# HMS Blackcap (pic heavy)



## Sport160 (Nov 10, 2010)

Hi everyone, First post so please be gentle with me  This trip was inspired by Tom83's visit, I was off work and decided to go have a look myself. It is the first time I have gone exploring with my camera and except from holiday snaps the first lot of pics I have took for a good few years. More to come over the next few months as I will have more time at weekends now its a bit cold to be messing with daft cars  Anyway here they are ..... 




























































































































































Thanks for looking, I hope I have put this in the correct section and not broke any forum rules ?


----------



## hydealfred (Nov 10, 2010)

Welcome Sport160 - some nice shots but a little bit of history on future posts would help. I for one know nothing of the site so cant really put it into context. Don't let that put you off though


----------



## evilnoodle (Nov 10, 2010)

Some good pics there, matey.
The building is Shells research facility and test track (which uses part of the old runway)
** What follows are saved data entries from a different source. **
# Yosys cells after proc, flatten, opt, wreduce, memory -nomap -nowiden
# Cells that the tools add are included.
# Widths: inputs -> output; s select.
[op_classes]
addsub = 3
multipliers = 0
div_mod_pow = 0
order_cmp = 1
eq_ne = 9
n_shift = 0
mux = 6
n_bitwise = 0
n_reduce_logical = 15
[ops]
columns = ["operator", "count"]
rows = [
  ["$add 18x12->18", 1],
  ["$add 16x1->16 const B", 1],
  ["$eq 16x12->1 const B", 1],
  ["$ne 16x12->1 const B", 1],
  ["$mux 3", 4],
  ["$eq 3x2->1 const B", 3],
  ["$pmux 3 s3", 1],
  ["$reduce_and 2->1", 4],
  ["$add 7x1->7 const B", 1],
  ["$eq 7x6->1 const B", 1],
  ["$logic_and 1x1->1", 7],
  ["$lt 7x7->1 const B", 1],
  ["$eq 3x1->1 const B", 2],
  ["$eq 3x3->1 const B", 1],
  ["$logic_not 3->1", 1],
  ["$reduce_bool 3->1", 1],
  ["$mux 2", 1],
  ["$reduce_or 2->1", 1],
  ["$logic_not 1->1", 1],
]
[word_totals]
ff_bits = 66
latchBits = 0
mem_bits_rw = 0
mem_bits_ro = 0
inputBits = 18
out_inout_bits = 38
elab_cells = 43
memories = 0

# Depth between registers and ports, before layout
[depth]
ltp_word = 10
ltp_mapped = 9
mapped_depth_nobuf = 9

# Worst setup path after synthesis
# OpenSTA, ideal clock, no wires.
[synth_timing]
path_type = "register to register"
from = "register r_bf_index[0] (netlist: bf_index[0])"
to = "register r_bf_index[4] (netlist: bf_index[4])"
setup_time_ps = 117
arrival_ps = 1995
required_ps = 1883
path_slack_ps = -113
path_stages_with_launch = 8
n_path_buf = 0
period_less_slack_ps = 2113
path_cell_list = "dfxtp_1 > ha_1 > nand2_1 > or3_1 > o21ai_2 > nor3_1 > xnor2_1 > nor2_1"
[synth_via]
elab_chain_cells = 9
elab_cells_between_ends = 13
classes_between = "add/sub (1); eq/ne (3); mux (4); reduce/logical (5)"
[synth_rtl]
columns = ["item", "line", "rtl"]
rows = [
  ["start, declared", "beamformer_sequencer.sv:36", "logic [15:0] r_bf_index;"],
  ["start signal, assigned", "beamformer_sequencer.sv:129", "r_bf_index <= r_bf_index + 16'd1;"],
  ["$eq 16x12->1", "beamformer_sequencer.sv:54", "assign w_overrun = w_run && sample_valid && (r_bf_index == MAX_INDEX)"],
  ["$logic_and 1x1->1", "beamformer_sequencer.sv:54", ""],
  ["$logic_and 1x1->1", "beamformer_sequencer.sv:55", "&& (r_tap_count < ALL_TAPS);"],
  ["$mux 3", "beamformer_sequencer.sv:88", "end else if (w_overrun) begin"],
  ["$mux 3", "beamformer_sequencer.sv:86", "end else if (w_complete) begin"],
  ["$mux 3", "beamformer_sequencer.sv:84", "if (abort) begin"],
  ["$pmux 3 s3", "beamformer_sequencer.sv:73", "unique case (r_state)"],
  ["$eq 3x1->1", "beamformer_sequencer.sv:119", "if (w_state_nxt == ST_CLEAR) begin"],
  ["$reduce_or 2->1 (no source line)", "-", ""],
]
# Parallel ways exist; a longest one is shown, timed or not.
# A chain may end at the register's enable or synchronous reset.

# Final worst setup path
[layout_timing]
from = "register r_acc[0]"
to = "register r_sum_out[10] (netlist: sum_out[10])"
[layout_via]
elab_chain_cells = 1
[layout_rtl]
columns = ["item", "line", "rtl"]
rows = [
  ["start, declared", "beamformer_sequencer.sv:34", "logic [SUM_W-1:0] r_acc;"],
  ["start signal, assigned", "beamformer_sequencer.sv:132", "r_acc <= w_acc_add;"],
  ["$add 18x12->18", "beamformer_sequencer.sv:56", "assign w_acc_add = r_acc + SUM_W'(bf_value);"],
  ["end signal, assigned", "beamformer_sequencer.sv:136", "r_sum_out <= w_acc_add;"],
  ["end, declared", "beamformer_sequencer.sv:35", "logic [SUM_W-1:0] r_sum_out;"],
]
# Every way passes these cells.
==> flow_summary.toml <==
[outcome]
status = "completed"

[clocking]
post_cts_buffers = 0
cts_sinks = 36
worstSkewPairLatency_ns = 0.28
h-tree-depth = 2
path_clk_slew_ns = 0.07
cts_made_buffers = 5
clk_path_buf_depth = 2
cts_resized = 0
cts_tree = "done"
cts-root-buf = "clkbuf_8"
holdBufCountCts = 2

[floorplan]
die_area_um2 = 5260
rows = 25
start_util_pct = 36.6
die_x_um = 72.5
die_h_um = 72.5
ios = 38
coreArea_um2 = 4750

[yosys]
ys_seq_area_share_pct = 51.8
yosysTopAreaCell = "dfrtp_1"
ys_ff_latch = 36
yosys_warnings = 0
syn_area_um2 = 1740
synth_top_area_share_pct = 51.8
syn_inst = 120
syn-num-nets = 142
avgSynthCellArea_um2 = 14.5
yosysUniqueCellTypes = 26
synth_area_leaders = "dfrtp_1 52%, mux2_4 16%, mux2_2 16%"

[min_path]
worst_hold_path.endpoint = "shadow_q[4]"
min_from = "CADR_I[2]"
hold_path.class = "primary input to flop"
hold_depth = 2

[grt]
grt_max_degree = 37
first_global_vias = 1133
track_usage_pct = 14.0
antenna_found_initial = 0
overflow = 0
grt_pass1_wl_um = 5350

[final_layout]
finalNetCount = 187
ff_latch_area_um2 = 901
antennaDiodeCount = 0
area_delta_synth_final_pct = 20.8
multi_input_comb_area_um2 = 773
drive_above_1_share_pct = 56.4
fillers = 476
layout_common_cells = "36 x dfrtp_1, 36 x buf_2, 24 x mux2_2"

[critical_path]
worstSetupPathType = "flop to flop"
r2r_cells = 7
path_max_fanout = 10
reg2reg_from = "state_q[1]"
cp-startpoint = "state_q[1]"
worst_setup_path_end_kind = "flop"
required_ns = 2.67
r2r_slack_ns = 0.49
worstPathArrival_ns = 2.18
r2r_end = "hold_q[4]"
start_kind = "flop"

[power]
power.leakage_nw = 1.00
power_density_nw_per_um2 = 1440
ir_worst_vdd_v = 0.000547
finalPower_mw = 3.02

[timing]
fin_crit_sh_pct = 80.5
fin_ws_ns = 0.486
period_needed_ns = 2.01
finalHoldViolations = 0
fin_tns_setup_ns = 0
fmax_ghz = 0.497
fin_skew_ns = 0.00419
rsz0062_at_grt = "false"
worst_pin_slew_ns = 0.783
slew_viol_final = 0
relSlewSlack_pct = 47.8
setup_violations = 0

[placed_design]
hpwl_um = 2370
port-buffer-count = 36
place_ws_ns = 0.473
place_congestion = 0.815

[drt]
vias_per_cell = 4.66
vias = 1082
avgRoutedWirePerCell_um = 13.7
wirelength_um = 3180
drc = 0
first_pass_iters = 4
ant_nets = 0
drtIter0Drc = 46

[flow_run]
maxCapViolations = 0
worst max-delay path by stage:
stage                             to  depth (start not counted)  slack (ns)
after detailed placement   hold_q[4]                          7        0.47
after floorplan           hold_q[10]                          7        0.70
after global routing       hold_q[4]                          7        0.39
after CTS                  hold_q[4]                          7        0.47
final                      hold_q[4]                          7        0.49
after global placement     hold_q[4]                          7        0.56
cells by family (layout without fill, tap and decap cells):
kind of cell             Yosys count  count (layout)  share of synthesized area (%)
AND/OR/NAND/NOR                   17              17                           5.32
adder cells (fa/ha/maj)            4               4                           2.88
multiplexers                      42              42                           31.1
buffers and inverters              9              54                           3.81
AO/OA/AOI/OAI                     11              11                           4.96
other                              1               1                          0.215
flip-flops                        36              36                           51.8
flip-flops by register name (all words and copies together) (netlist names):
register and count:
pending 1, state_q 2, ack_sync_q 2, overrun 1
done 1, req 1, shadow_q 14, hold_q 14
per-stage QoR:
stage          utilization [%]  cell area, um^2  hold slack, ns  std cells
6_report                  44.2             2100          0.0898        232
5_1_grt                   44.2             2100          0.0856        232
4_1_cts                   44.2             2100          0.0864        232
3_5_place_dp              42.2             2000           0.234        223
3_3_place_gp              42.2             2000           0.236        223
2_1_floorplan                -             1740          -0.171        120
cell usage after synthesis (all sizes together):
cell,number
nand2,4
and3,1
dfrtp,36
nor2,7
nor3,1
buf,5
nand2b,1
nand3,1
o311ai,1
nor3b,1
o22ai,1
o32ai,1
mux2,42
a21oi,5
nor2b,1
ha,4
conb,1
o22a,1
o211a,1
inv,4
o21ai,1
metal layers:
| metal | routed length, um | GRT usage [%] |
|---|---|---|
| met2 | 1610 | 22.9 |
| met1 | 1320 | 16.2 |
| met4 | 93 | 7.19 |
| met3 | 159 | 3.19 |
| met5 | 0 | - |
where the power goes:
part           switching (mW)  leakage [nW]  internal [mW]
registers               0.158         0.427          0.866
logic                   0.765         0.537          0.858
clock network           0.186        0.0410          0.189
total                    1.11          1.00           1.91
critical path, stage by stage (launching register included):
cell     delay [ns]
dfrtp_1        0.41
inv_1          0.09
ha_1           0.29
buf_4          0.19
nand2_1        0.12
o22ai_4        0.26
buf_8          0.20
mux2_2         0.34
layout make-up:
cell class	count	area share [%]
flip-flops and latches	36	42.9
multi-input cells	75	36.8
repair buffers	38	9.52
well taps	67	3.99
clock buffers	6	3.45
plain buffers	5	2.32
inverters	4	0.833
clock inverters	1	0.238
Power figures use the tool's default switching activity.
## src/rtl/spike_injector.sv

```systemverilog
// Reads one tick's spike bitmap out of spike memory one word at a time.
// Each set bit is replayed, in ascending neuron order, as a four-phase AER event.
module spike_injector #(
    parameter int unsigned N   = 256,
    parameter int unsigned WPT = N / 32
) (
    input  logic                       CLK,
    input  logic                       RSTN,
    input  logic                       start_i,
    input  logic [7:0]                 tick_i,
    input  logic                       next_tick_i,
    input  logic                       abort_i,
    output logic                       mem_req_o,
    output logic [8+$clog2(WPT)-1:0]   mem_addr_o,
    input  logic                       mem_rvalid_i,
    input  logic [31:0]                mem_rdata_i,
    output logic [7:0]                 aer_addr_o,
    output logic                       aer_req_o,
    input  logic                       aer_ack_i,
    output logic                       spikecore_done_o,
    output logic                       inference_done_o
);

    localparam int unsigned WLOG = $clog2(WPT);
    localparam int unsigned AW   = 8 + WLOG;
    localparam int unsigned WIW  = (WPT > 1) ? WLOG : 1;
    localparam int unsigned NW   = WIW + 5;

    typedef enum logic [2:0] {
        S_IDLE, S_LOAD, S_FETCH, S_WAITD, S_SCAN, S_REQ, S_ACK, S_DONE
    } state_t;

    state_t          r_state;
    logic [7:0]      r_tick_q;
    logic [WIW-1:0]  r_word_idx;
    logic [4:0]      r_bit_idx;
    logic [31:0]     r_word_q;
    logic            r_ack_pend;
    logic            r_mem_req;
    logic [AW-1:0]   r_mem_addr;
    logic            r_aer_req;
    logic [7:0]      r_aer_addr;
    logic            r_done;
    logic            r_inf_done;

    logic            w_last_bit;
    logic            w_last_word;
    logic            w_bit_set;
    logic            w_advance;
    logic            w_start_ok;
    logic [NW-1:0]   w_neuron;
    logic [WIW-1:0]  w_word_nx;

    assign w_last_bit  = (r_bit_idx == 5'd31);
    assign w_last_word = (r_word_idx == WIW'(WPT - 1));
    assign w_bit_set   = r_word_q[r_bit_idx];
    assign w_neuron    = {r_word_idx, r_bit_idx};
    assign w_word_nx   = r_word_idx + WIW'(1);
    // Move past the current bit: a clear bit in SCAN, or a finished handshake in ACK
    assign w_advance   = ((r_state == S_SCAN) && !w_bit_set) ||
                         ((r_state == S_ACK) && !aer_ack_i);
    // After an abort mid-handshake the core may still hold ack high; wait for it to drop
    assign w_start_ok  = !r_ack_pend || !aer_ack_i;

    function automatic logic [AW-1:0] f_addr(input logic [7:0] tick, input logic [WIW-1:0] word);
        return (AW'(tick) << WLOG) | AW'(word);
    endfunction

    always_ff @(posedge CLK or negedge RSTN) begin
        if (!RSTN) begin
            r_state    <= S_IDLE;
            r_tick_q   <= '0;
            r_word_idx <= '0;
            r_bit_idx  <= '0;
            r_word_q   <= '0;
            r_ack_pend <= 1'b0;
            r_mem_req  <= 1'b0;
            r_mem_addr <= '0;
            r_aer_req  <= 1'b0;
            r_aer_addr <= '0;
            r_done     <= 1'b0;
            r_inf_done <= 1'b0;
        end else begin
            r_mem_req  <= 1'b0;
            r_mem_addr <= '0;
            r_inf_done <= 1'b0;
            if (!aer_ack_i) begin
                r_ack_pend <= 1'b0;
            end

            if (abort_i) begin
                r_state    <= S_IDLE;
                r_aer_req  <= 1'b0;
                r_aer_addr <= '0;
                r_done     <= 1'b0;
                if ((r_state == S_REQ) || (r_state == S_ACK)) begin
                    r_ack_pend <= 1'b1;
                end
            end else begin
                case (r_state)
                    S_IDLE: begin
                        if (start_i && w_start_ok) begin
                            r_word_idx <= '0;
                            r_state    <= S_LOAD;
                        end
                    end
                    S_LOAD: begin
                        r_tick_q   <= tick_i;
                        r_mem_req  <= 1'b1;
                        r_mem_addr <= f_addr(tick_i, r_word_idx);
                        r_state    <= S_FETCH;
                    end
                    S_FETCH: r_state <= S_WAITD;
                    S_WAITD: begin
                        if (mem_rvalid_i) begin
                            r_word_q  <= mem_rdata_i;
                            r_bit_idx <= '0;
                            r_state   <= S_SCAN;
                        end
                    end
                    S_SCAN: begin
                        if (w_bit_set) begin
                            r_aer_req  <= 1'b1;
                            r_aer_addr <= 8'(w_neuron);
                            r_state    <= S_REQ;
                        end
                    end
                    S_REQ: begin
                        if (aer_ack_i) begin
                            r_aer_req  <= 1'b0;
                            r_aer_addr <= '0;
                            r_state    <= S_ACK;
                        end
                    end
                    S_ACK: r_state <= S_ACK;
                    S_DONE: begin
                        if (next_tick_i) begin
                            r_done <= 1'b0;
                            if (r_tick_q != 8'd0) begin
                                r_word_idx <= '0;
                                r_state    <= S_LOAD;
                            end else begin
                                r_inf_done <= 1'b1;
                                r_state    <= S_IDLE;
                            end
                        end
                    end
                    default: r_state <= S_IDLE;
                endcase

                // Shared next-bit / next-word / end-of-tick step for SCAN and ACK
                if (w_advance) begin
                    if (!w_last_bit) begin
                        r_bit_idx <= r_bit_idx + 5'd1;
                        r_state   <= S_SCAN;
                    end else if (!w_last_word) begin
                        r_word_idx <= w_word_nx;
                        r_mem_req  <= 1'b1;
                        r_mem_addr <= f_addr(r_tick_q, w_word_nx);
                        r_state    <= S_FETCH;
                    end else begin
                        r_done  <= 1'b1;
                        r_state <= S_DONE;
                    end
                end
            end
        end
    end

    assign mem_req_o        = r_mem_req;
    assign mem_addr_o       = r_mem_addr;
    assign aer_req_o        = r_aer_req;
    assign aer_addr_o       = r_aer_addr;
    assign spikecore_done_o = r_done;
    assign inference_done_o = r_inf_done;

endmodule

```
<file path="config.mk">
export PLATFORM = sky130hd
export DESIGN_NAME = riscv_lsu
export DESIGN_NICKNAME = d
export VERILOG_FILES = /design/src/rtl/riscv_mem_pkg.sv /design/src/rtl/riscv_lsu_align.sv /design/src/rtl/riscv_lsu.sv
export SDC_FILE = /design/constraint.sdc
export NUM_CORES = 1
export LEC_CHECK = 0
export BUFFER_PORTS_ARGS = -buffer_cell sky130_fd_sc_hd__buf_2
export CORE_AREA = 2 2 168 170
export DETAILED_ROUTE_END_ITERATION = 6
export DIE_AREA = 0 0 170 172
export HOLD_SLACK_MARGIN = 0.1
export PLACE_DENSITY = 0.66
export RECOVER_POWER = 50
export REMOVE_ABC_BUFFERS = 1
export SLEW_MARGIN = 20
export SYNTH_ARGS = -nofsm -noshare
export SYNTH_HDL_FRONTEND = slang
export SYNTH_SLANG_ARGS = --single-unit
</file>
<file path="constraint.sdc">
create_clock -name Clock -period 7.3 [get_ports Clock]
set_input_delay 0.73 -clock Clock [delete_from_list [all_inputs] [get_ports Clock]]
set_output_delay 0.73 -clock Clock [all_outputs]
set_load 0.02 [all_outputs]
</file>
==> config.mk <==
export PLATFORM = sky130hd
export DESIGN_NAME = wash_entry_flat
export DESIGN_NICKNAME = d
export VERILOG_FILES = /design/src/rtl/wash_entry_pkg.sv /design/src/rtl/wash_entry_if.sv /design/src/rtl/wash_entry_btn_edge.sv /design/src/rtl/wash_entry.sv /design/src/flat_wrapper.sv
export SDC_FILE = /design/constraint.sdc
export NUM_CORES = 1
export LEC_CHECK = 0
export ABC_CLOCK_PERIOD_IN_PS = 2600
export CAP_MARGIN = 5
export CORE_ASPECT_RATIO = 0.7
export CORE_MARGIN = 4
export CORE_UTILIZATION = 57
export CTS_CLUSTER_DIAMETER = 120
export CTS_CLUSTER_SIZE = 40
export DETAILED_ROUTE_END_ITERATION = 10
export MAX_ROUTING_LAYER = met4
export PLACE_DENSITY_LB_ADDON = 0.12
export SYNTH_ARGS = -nofsm -noshare
export SYNTH_HDL_FRONTEND = slang
export SYNTH_SLANG_ARGS = --single-unit
==> constraint.sdc <==
create_clock -name clk -period 2.6 [get_ports clk]
set_input_delay 0.78 -clock clk [delete_from_list [all_inputs] [get_ports clk]]
set_output_delay 0.78 -clock clk [all_outputs]
set_load 0.05 [all_outputs]
==> src/rtl/wash_entry_pkg.sv <==
// Shared definitions for the wash-entry panel: one-hot session phases and
// the BCD digit limit used by the balance counters.
package wash_pkg;

  typedef enum logic [2:0] {
    ST_ENTRY = 3'b001,
    ST_MODE  = 3'b010,
    ST_READY = 3'b100
  } state_t;

  localparam logic [3:0] BCD_MAX = 4'd9;

  function automatic logic [3:0] bcd_inc(input logic [3:0] d);
    return (d >= BCD_MAX) ? 4'd0 : d + 4'd1;
  endfunction

endpackage

==> src/rtl/wash_entry_if.sv <==
// Panel-side signal bundle of the wash-entry block: switches and raw buttons
// in, balance/mode/phase and event pulses out.
interface wash_entry_if #(
  parameter int DIGITS = 3,
  parameter int MODES  = 4
);
  localparam int MODE_W = $clog2(MODES);

  logic [DIGITS-1:0]   dig_sw;
  logic                sign_sw;
  logic                mode_bt;
  logic                ok_bt;
  logic [4*DIGITS-1:0] digits;
  logic                neg;
  logic [MODE_W-1:0]   mode;
  logic [2:0]          state;
  logic                start;
  logic                err;

  modport master (
    output dig_sw, sign_sw, mode_bt, ok_bt,
    input  digits, neg, mode, state, start, err
  );

  modport slave (
    input  dig_sw, sign_sw, mode_bt, ok_bt,
    output digits, neg, mode, state, start, err
  );

endinterface

==> src/rtl/wash_entry_btn_edge.sv <==
// Button conditioner: two-flop synchroniser followed by a rising-edge
// detector, giving one single-cycle pulse per press.
module btn_edge (
  input  logic clk,
  input  logic rst,
  input  logic raw,
  output logic pulse
);

  logic sync1;
  logic sync2;
  logic prev;

  always_ff @(posedge clk or negedge rst) begin
    if (!rst) begin
      sync1 <= 1'b0;
      sync2 <= 1'b0;
      prev  <= 1'b0;
    end else begin
      sync1 <= raw;
      sync2 <= sync1;
      prev  <= sync2;
    end
  end

  assign pulse = sync2 & ~prev;

endmodule

==> src/rtl/wash_entry.sv <==
// Wash-panel session controller: BCD balance entry, wash-mode selection and
// confirmation, driven by two conditioned buttons and a periodic tick.
module wash_entry
  import wash_pkg::*;
#(
  parameter int DIGITS        = 3,
  parameter int TICK_CYC      = 66000000,
  parameter int MODES         = 4,
  parameter int TIMEOUT_TICKS = 15
) (
  input logic         clk,
  input logic         rst,
  wash_entry_if.slave bus
);

  localparam int MODE_W = $clog2(MODES);
  localparam int TICK_W = $clog2(TICK_CYC);
  localparam int IDLE_W = $clog2(TIMEOUT_TICKS + 1);

  state_t              state_q;
  state_t              state_d;
  logic [TICK_W-1:0]   tick_cnt;
  logic [IDLE_W-1:0]   idle_cnt;
  logic [4*DIGITS-1:0] digits_q;
  logic [4*DIGITS-1:0] digits_d;
  logic                neg_q;
  logic                neg_d;
  logic [MODE_W-1:0]   mode_q;
  logic [MODE_W-1:0]   mode_d;
  logic                start_q;
  logic                start_d;
  logic                err_q;
  logic                err_d;
  logic                tick;
  logic                mode_p;
  logic                ok_p;
  logic                entry_ok;
  logic                timeout;
  logic                leave_entry;

  btn_edge u_mode_btn (.clk(clk), .rst(rst), .raw(bus.mode_bt), .pulse(mode_p));
  btn_edge u_ok_btn   (.clk(clk), .rst(rst), .raw(bus.ok_bt),   .pulse(ok_p));

  assign tick        = (tick_cnt == TICK_W'(TICK_CYC - 1));
  assign entry_ok    = (bus.dig_sw == '0) && !bus.sign_sw && !neg_q;
  assign leave_entry = (state_q == ST_ENTRY) && (state_d == ST_MODE);
  // A button pulse in the same cycle as the final idle tick keeps the session alive.
  assign timeout     = (state_q == ST_MODE) && tick && !mode_p && !ok_p &&
                       (idle_cnt == IDLE_W'(TIMEOUT_TICKS - 1));

  always_ff @(posedge clk or negedge rst) begin
    if (!rst) begin
      tick_cnt <= '0;
    end else if (leave_entry || tick) begin
      tick_cnt <= '0;
    end else begin
      tick_cnt <= tick_cnt + 1'b1;
    end
  end

  always_ff @(posedge clk or negedge rst) begin
    if (!rst) begin
      idle_cnt <= '0;
    end else if (state_q != ST_MODE || mode_p || ok_p) begin
      idle_cnt <= '0;
    end else if (tick) begin
      idle_cnt <= idle_cnt + 1'b1;
    end
  end

  always_ff @(posedge clk or negedge rst) begin
    if (!rst) begin
      state_q <= ST_ENTRY;
    end else begin
      state_q <= state_d;
    end
  end

  always_comb begin
    state_d = state_q;
    case (state_q)
      ST_ENTRY: if (ok_p && entry_ok) state_d = ST_MODE;
      ST_MODE: begin
        if (ok_p)         state_d = ST_READY;
        else if (timeout) state_d = ST_ENTRY;
      end
      ST_READY: if (ok_p) state_d = ST_ENTRY;
      default:  state_d = ST_ENTRY;
    endcase
  end

  // The ok action always wins over a coincident tick or mode press.
  always_comb begin
    digits_d = digits_q;
    neg_d    = neg_q;
    mode_d   = mode_q;
    start_d  = 1'b0;
    err_d    = 1'b0;
    case (state_q)
      ST_ENTRY: begin
        if (ok_p) begin
          if (!entry_ok) begin
            digits_d = '0;
            neg_d    = 1'b0;
            err_d    = 1'b1;
          end
        end else if (tick) begin
          for (int i = 0; i < DIGITS; i++) begin
            if (bus.dig_sw[i]) digits_d[4*i +: 4] = bcd_inc(digits_q[4*i +: 4]);
          end
          if (bus.sign_sw) neg_d = ~neg_q;
        end
      end
      ST_MODE: begin
        if (ok_p) begin
          start_d = 1'b1;
        end else if (timeout) begin
          digits_d = '0;
          neg_d    = 1'b0;
          mode_d   = '0;
        end else if (mode_p) begin
          mode_d = (mode_q == MODE_W'(MODES - 1)) ? '0 : mode_q + 1'b1;
        end
      end
      ST_READY: begin
        if (ok_p) begin
          digits_d = '0;
          neg_d    = 1'b0;
          mode_d   = '0;
        end
      end
      default: begin
        digits_d = '0;
        neg_d    = 1'b0;
        mode_d   = '0;
      end
    endcase
  end

  always_ff @(posedge clk or negedge rst) begin
    if (!rst) begin
      digits_q <= '0;
      neg_q    <= 1'b0;
      mode_q   <= '0;
      start_q  <= 1'b0;
      err_q    <= 1'b0;
    end else begin
      digits_q <= digits_d;
      neg_q    <= neg_d;
      mode_q   <= mode_d;
      start_q  <= start_d;
      err_q    <= err_d;
    end
  end

  assign bus.digits = digits_q;
  assign bus.neg    = neg_q;
  assign bus.mode   = mode_q;
  assign bus.state  = state_q;
  assign bus.start  = start_q;
  assign bus.err    = err_q;

endmodule

==> src/flat_wrapper.sv <==
// flat-port wrapper written by rule: the top's interface ports become plain ports
module wash_entry_flat import wash_pkg::*;
#(
  parameter int DIGITS        = 3,
  parameter int TICK_CYC      = 66000000,
  parameter int MODES         = 4,
  parameter int TIMEOUT_TICKS = 15
)
  (clk, rst, bus_dig_sw, bus_sign_sw, bus_mode_bt, bus_ok_bt, bus_digits, bus_neg, bus_mode, bus_state, bus_start, bus_err);
  wash_entry_if #(.DIGITS(DIGITS), .MODES(MODES)) bus_i ();
  input logic clk;
  input logic rst;
  input wire logic [$bits(bus_i.dig_sw)-1:0] bus_dig_sw;
  input wire logic [$bits(bus_i.sign_sw)-1:0] bus_sign_sw;
  input wire logic [$bits(bus_i.mode_bt)-1:0] bus_mode_bt;
  input wire logic [$bits(bus_i.ok_bt)-1:0] bus_ok_bt;
  output wire logic [$bits(bus_i.digits)-1:0] bus_digits;
  output wire logic [$bits(bus_i.neg)-1:0] bus_neg;
  output wire logic [$bits(bus_i.mode)-1:0] bus_mode;
  output wire logic [$bits(bus_i.state)-1:0] bus_state;
  output wire logic [$bits(bus_i.start)-1:0] bus_start;
  output wire logic [$bits(bus_i.err)-1:0] bus_err;
  assign bus_i.dig_sw = bus_dig_sw;
  assign bus_i.sign_sw = bus_sign_sw;
  assign bus_i.mode_bt = bus_mode_bt;
  assign bus_i.ok_bt = bus_ok_bt;
  assign bus_digits = bus_i.digits;
  assign bus_neg = bus_i.neg;
  assign bus_mode = bus_i.mode;
  assign bus_state = bus_i.state;
  assign bus_start = bus_i.start;
  assign bus_err = bus_i.err;
  wash_entry #(.DIGITS(DIGITS), .TICK_CYC(TICK_CYC), .MODES(MODES), .TIMEOUT_TICKS(TIMEOUT_TICKS)) u_core (.clk(clk), .rst(rst), .bus(bus_i));
endmodule
[config.mk]
export PLATFORM = sky130hd
export DESIGN_NAME = lin_header_rx
export DESIGN_NICKNAME = d
export VERILOG_FILES = /design/src/rtl/lin_header_rx.sv
export SDC_FILE = /design/constraint.sdc
export NUM_CORES = 1
export LEC_CHECK = 0
export ABC_AREA = 0
export BUFFER_PORTS_ARGS = -buffer_cell sky130_fd_sc_hd__buf_4
export CORE_MARGIN = 4
export CORE_UTILIZATION = 50
export DETAILED_ROUTE_END_ITERATION = 12
export PLACE_DENSITY_LB_ADDON = 0.25
export SLEW_MARGIN = 20
export SYNTH_ARGS = -nofsm -noshare
export SYNTH_HDL_FRONTEND = slang
export SYNTH_SLANG_ARGS = --single-unit
[constraint.sdc]
create_clock -name sys_clk -period 3.21 [get_ports sys_clk]
set_input_delay 0.642 -clock sys_clk [delete_from_list [all_inputs] [get_ports sys_clk]]
set_output_delay 0.642 -clock sys_clk [all_outputs]
set_load 0.1 [all_outputs]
Did you look in the bunker at the side of the building? There is another one further over too.


----------



## Sport160 (Nov 10, 2010)

Thanks and comment noted, I wasn't that clued up on this site but I have known where it is for a long time now as I used to sneak in and around it when I was primary school age  Here is a link to Tom83's post which inspired my visit with a camera http://www.derelictplaces.co.uk/main/showthread.php?t=10145&highlight=hms+blackcap


----------



## Sport160 (Nov 10, 2010)

evilnoodle said:


> Some good pics there, matey.
> The building is Shells research facility and test track (which uses part of the old runway)
> 
> Did you look in the bunker at the side of the building? There is another one further over too.



I have been around them before but didn't venture over that way on this visit as its quite close to the farm next door, and he was out in his tractor


----------



## evilnoodle (Nov 10, 2010)

Sport160 said:


> I have been around them before but didn't venture over that way on this visit as its quite close to the farm next door, and he was out in his tractor



There is a bunker right next to the Shell building....you walked past it to get there


----------



## Sport160 (Nov 10, 2010)

Yeah I know, when you head over that way you are in view if anyone is in the field next door and as I was wearing quite a bright coat I kept out of sight


----------



## tom83 (Nov 11, 2010)

Hi Sport, cool pics.

Theres loads to see outside of the site, in and around Appleton Thorn.

The Battle HQ is on the other side of the motorway, as well as a few hangers and other out buildings.


----------



## Sport160 (Nov 11, 2010)

tom83 said:


> Hi Sport, cool pics.
> 
> Theres loads to see outside of the site, in and around Appleton Thorn.
> 
> The Battle HQ is on the other side of the motorway, as well as a few hangers and other out buildings.



I've been round those a few times when I was younger, not that I'm that old now mind !


----------



## ceejam (Nov 11, 2010)

15 seconds? Ive been idle for years. 

Nice report, Theres lots to see of Blackcap spread out over the area, over the motorway in the industrial estate and in Appleton itself, it is a nice little wander on a warm day.
well done


----------



## Sport160 (Nov 11, 2010)

ceejam said:


> 15 seconds? Ive been idle for years.
> 
> Nice report, Theres lots to see of Blackcap spread out over the area, over the motorway in the industrial estate and in Appleton itself, it is a nice little wander on a warm day.
> well done





Thanks


----------



## tom83 (Nov 11, 2010)

Are you local to Warrington Sport?? Loads of sites local


----------



## Sport160 (Nov 11, 2010)

Warrington born and bred, used to be loads more places in Warrington but it has been developed a lot over the last 15 years or so. I am keen to go exploring again round what has been left derelict


----------



## tigger2 (Nov 11, 2010)

Depressing to see that the chavs have done even more damage to the Shell Antrobus site.


----------



## urko1 (Dec 28, 2010)

*blackcap*

the manhole covers have started to go as well.


----------